INTRODUCTION



Goals


Working Groups

THE STRONG SPACETIME WORKING GROUP

Strong Spacetime studies how black holes behave when gravity’s nonlinearity is essential, with an emphasis on stability and observable dynamics. Building on recent linear and fully non‑linear advances, we aim to extend rigorous stability results from non‑rotating (and very slowly rotating) cases to all sub‑extremal Kerr black holes—i.e., rotating holes with spin below the maximal (“extremal”) limit. These results characterize the gravitational radiation emitted by a perturbed black hole (including non‑linear memory), the way its event horizon evolves and settles, and how its final mass and spin change. In parallel, we will probe whether extremal black holes can form in realistic collapse by treating near‑extremal formation as a critical phenomenon: assessing near‑horizon linear instabilities, following their non‑linear development with analysis and numerical relativity, and identifying gravitational‑wave signatures that would uniquely signal this pathway.

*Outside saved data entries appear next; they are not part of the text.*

===== src/rtl/carbonio_irq_sched_if.sv =====
// Purpose : bundles the scheduler's source, config, CPU and router signals.
// Latency : n/a (signal bundle only).
// Backpressure: none; irq_valid is held until irq_ack or withdrawal.
// Ports   : master = environment side (router, CPU, config); slave = scheduler side.
interface carbonio_irq_sched_if #(
  parameter int N_SOURCES = 8,
  parameter int PRIO_W    = 2
);
  localparam int VEC_W = $clog2(N_SOURCES);

  logic [N_SOURCES-1:0] pending;
  logic [N_SOURCES-1:0] enable;
  logic                 cfg_we;
  logic [VEC_W-1:0]     cfg_idx;
  logic [PRIO_W-1:0]    cfg_prio;
  logic                 irq_valid;
  logic [VEC_W-1:0]     irq_vector;
  logic [PRIO_W-1:0]    irq_prio;
  logic                 irq_ack;
  logic                 eoi;
  logic                 clr_valid;
  logic [VEC_W-1:0]     clr_vector;
  logic                 in_service;
  logic [7:0]           spurious_cnt;

  modport master (
    output pending, enable, cfg_we, cfg_idx, cfg_prio, irq_ack, eoi,
    input  irq_valid, irq_vector, irq_prio, clr_valid, clr_vector,
           in_service, spurious_cnt
  );

  modport slave (
    input  pending, enable, cfg_we, cfg_idx, cfg_prio, irq_ack, eoi,
    output irq_valid, irq_vector, irq_prio, clr_valid, clr_vector,
           in_service, spurious_cnt
  );
endinterface


===== src/rtl/carbonio_irq_sched.sv =====
// Purpose : priority + round-robin interrupt scheduler with present/ack/eoi handshake.
// Latency : irq_valid rises one cycle after a candidate is visible in IDLE.
// Backpressure: a presented interrupt is held frozen until acked or withdrawn.
// Ports   : clk, rst_n (async active-low); bus (slave modport) carries pending/enable,
//           priority-table writes, CPU irq/ack/eoi, router clear pulse, spurious count.
module carbonio_irq_sched #(
  parameter int N_SOURCES = 8,
  parameter int PRIO_W    = 2
) (
  input logic                  clk,
  input logic                  rst_n,
  carbonio_irq_sched_if.slave  bus
);
  localparam int VEC_W = $clog2(N_SOURCES);
  localparam int SW    = VEC_W + 1;
  localparam logic [VEC_W:0]   N_L  = SW'(N_SOURCES);
  localparam logic [VEC_W-1:0] LAST = VEC_W'(N_SOURCES - 1);

  typedef enum logic [1:0] {IDLE, PRESENT, SERVICE} state_t;

  state_t               state;
  logic [PRIO_W-1:0]    prio_tbl [N_SOURCES];
  logic [VEC_W-1:0]     rr_ptr;
  logic                 irq_valid_q;
  logic [VEC_W-1:0]     irq_vector_q;
  logic [PRIO_W-1:0]    irq_prio_q;
  logic                 clr_valid_q;
  logic [VEC_W-1:0]     clr_vector_q;
  logic                 in_service_q;
  logic [7:0]           spur_q;

  logic [N_SOURCES-1:0] cand;
  logic                 any_cand;
  logic [VEC_W-1:0]     win;
  logic [PRIO_W-1:0]    win_prio;
  logic [VEC_W:0]       scan_sum;
  logic [VEC_W-1:0]     scan_idx;
  logic                 ack_spur;
  logic                 eoi_spur;
  logic [8:0]           spur_sum;
  logic [7:0]           spur_next;

  assign cand = bus.pending & bus.enable;

  // Walk the sources in round-robin order starting at rr_ptr; only a strictly
  // higher priority displaces the current pick, so among equal top priorities
  // the first one reached from rr_ptr wins.
  always_comb begin
    any_cand = 1'b0;
    win      = '0;
    win_prio = '0;
    scan_sum = '0;
    scan_idx = '0;
    for (int off = 0; off < N_SOURCES; off++) begin
      scan_sum = {1'b0, rr_ptr} + SW'(off);
      if (scan_sum >= N_L) scan_sum = scan_sum - N_L;
      scan_idx = scan_sum[VEC_W-1:0];
      if (cand[scan_idx] && (!any_cand || (prio_tbl[scan_idx] > win_prio))) begin
        any_cand = 1'b1;
        win      = scan_idx;
        win_prio = prio_tbl[scan_idx];
      end
    end
  end

  // Each ignored pulse counts separately, so an ack and an eoi that are both
  // out of place in the same cycle add two.
  assign ack_spur  = bus.irq_ack && (state != PRESENT);
  assign eoi_spur  = bus.eoi && (state != SERVICE);
  assign spur_sum  = {1'b0, spur_q} + 9'(ack_spur) + 9'(eoi_spur);
  assign spur_next = spur_sum[8] ? 8'hFF : spur_sum[7:0];

  always_ff @(posedge clk or negedge rst_n) begin
    if (!rst_n) begin
      for (int i = 0; i < N_SOURCES; i++) prio_tbl[i] <= '0;
    end else if (bus.cfg_we && ({1'b0, bus.cfg_idx} < N_L)) begin
      prio_tbl[bus.cfg_idx] <= bus.cfg_prio;
    end
  end

  always_ff @(posedge clk or negedge rst_n) begin
    if (!rst_n) begin
      state        <= IDLE;
      rr_ptr       <= '0;
      irq_valid_q  <= 1'b0;
      irq_vector_q <= '0;
      irq_prio_q   <= '0;
      clr_valid_q  <= 1'b0;
      clr_vector_q <= '0;
      in_service_q <= 1'b0;
      spur_q       <= '0;
    end else begin
      clr_valid_q <= 1'b0;
      spur_q      <= spur_next;
      case (state)
        IDLE: begin
          if (any_cand) begin
            state        <= PRESENT;
            irq_valid_q  <= 1'b1;
            irq_vector_q <= win;
            irq_prio_q   <= win_prio;
          end
        end
        PRESENT: begin
          // Ack takes precedence over a simultaneous withdrawal.
          if (bus.irq_ack) begin
            state        <= SERVICE;
            irq_valid_q  <= 1'b0;
            clr_valid_q  <= 1'b1;
            clr_vector_q <= irq_vector_q;
            in_service_q <= 1'b1;
            rr_ptr       <= (irq_vector_q == LAST) ? '0 : irq_vector_q + 1'b1;
          end else if (!cand[irq_vector_q]) begin
            state       <= IDLE;
            irq_valid_q <= 1'b0;
          end
        end
        SERVICE: begin
          if (bus.eoi) begin
            state        <= IDLE;
            in_service_q <= 1'b0;
          end
        end
        default: begin
          state        <= IDLE;
          irq_valid_q  <= 1'b0;
          in_service_q <= 1'b0;
        end
      endcase
    end
  end

  assign bus.irq_valid    = irq_valid_q;
  assign bus.irq_vector   = irq_vector_q;
  assign bus.irq_prio     = irq_prio_q;
  assign bus.clr_valid    = clr_valid_q;
  assign bus.clr_vector   = clr_vector_q;
  assign bus.in_service   = in_service_q;
  assign bus.spurious_cnt = spur_q;
endmodule


===== src/flat_wrapper.sv =====
// flat-port wrapper written by rule: the top's interface ports become plain ports
module carbonio_irq_sched_flat 
#(
  parameter int N_SOURCES = 8,
  parameter int PRIO_W    = 2
)
  (clk, rst_n, bus_pending, bus_enable, bus_cfg_we, bus_cfg_idx, bus_cfg_prio, bus_irq_ack, bus_eoi, bus_irq_valid, bus_irq_vector, bus_irq_prio, bus_clr_valid, bus_clr_vector, bus_in_service, bus_spurious_cnt);
  carbonio_irq_sched_if #(.N_SOURCES(N_SOURCES), .PRIO_W(PRIO_W)) bus_i ();
  input logic clk;
  input logic rst_n;
  input wire logic [$bits(bus_i.pending)-1:0] bus_pending;
  input wire logic [$bits(bus_i.enable)-1:0] bus_enable;
  input wire logic [$bits(bus_i.cfg_we)-1:0] bus_cfg_we;
  input wire logic [$bits(bus_i.cfg_idx)-1:0] bus_cfg_idx;
  input wire logic [$bits(bus_i.cfg_prio)-1:0] bus_cfg_prio;
  input wire logic [$bits(bus_i.irq_ack)-1:0] bus_irq_ack;
  input wire logic [$bits(bus_i.eoi)-1:0] bus_eoi;
  output wire logic [$bits(bus_i.irq_valid)-1:0] bus_irq_valid;
  output wire logic [$bits(bus_i.irq_vector)-1:0] bus_irq_vector;
  output wire logic [$bits(bus_i.irq_prio)-1:0] bus_irq_prio;
  output wire logic [$bits(bus_i.clr_valid)-1:0] bus_clr_valid;
  output wire logic [$bits(bus_i.clr_vector)-1:0] bus_clr_vector;
  output wire logic [$bits(bus_i.in_service)-1:0] bus_in_service;
  output wire logic [$bits(bus_i.spurious_cnt)-1:0] bus_spurious_cnt;
  assign bus_i.pending = bus_pending;
  assign bus_i.enable = bus_enable;
  assign bus_i.cfg_we = bus_cfg_we;
  assign bus_i.cfg_idx = bus_cfg_idx;
  assign bus_i.cfg_prio = bus_cfg_prio;
  assign bus_i.irq_ack = bus_irq_ack;
  assign bus_i.eoi = bus_eoi;
  assign bus_irq_valid = bus_i.irq_valid;
  assign bus_irq_vector = bus_i.irq_vector;
  assign bus_irq_prio = bus_i.irq_prio;
  assign bus_clr_valid = bus_i.clr_valid;
  assign bus_clr_vector = bus_i.clr_vector;
  assign bus_in_service = bus_i.in_service;
  assign bus_spurious_cnt = bus_i.spurious_cnt;
  carbonio_irq_sched #(.N_SOURCES(N_SOURCES), .PRIO_W(PRIO_W)) u_core (.clk(clk), .rst_n(rst_n), .bus(bus_i));
endmodule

To connect rigorous theory with data, we focus on the ringdown—the relaxation of a perturbed black hole to its stationary state, which, at late times can be described by quasinormal modes (the exponentially-damped sinusoidal tones of a perturbed black hole). We will clarify when this quasi-normal description is reliable by dissecting the spectral instability of the pseudospectrum, quantifying how tiny perturbations—arising from non‑linear general relativity, ordinary or dark matter, or beyond‑Einstein effects—can shift or destabilize modes, and modeling their observability. We will make precise the link between eikonal quasinormal modes and the photon ring/shell (the unstable orbit of light) by computing ringdown amplitudes for inspirals into Kerr and constructing an “eikonal ringdown waveform,” enabling detailed comparisons with extreme‑mass‑ratio signals. Beyond linear theory, we will study the excitation of non‑linear quasinormal modes and unexpectedly large early‑time tails, build waveform models that include these effects, and test them against observations.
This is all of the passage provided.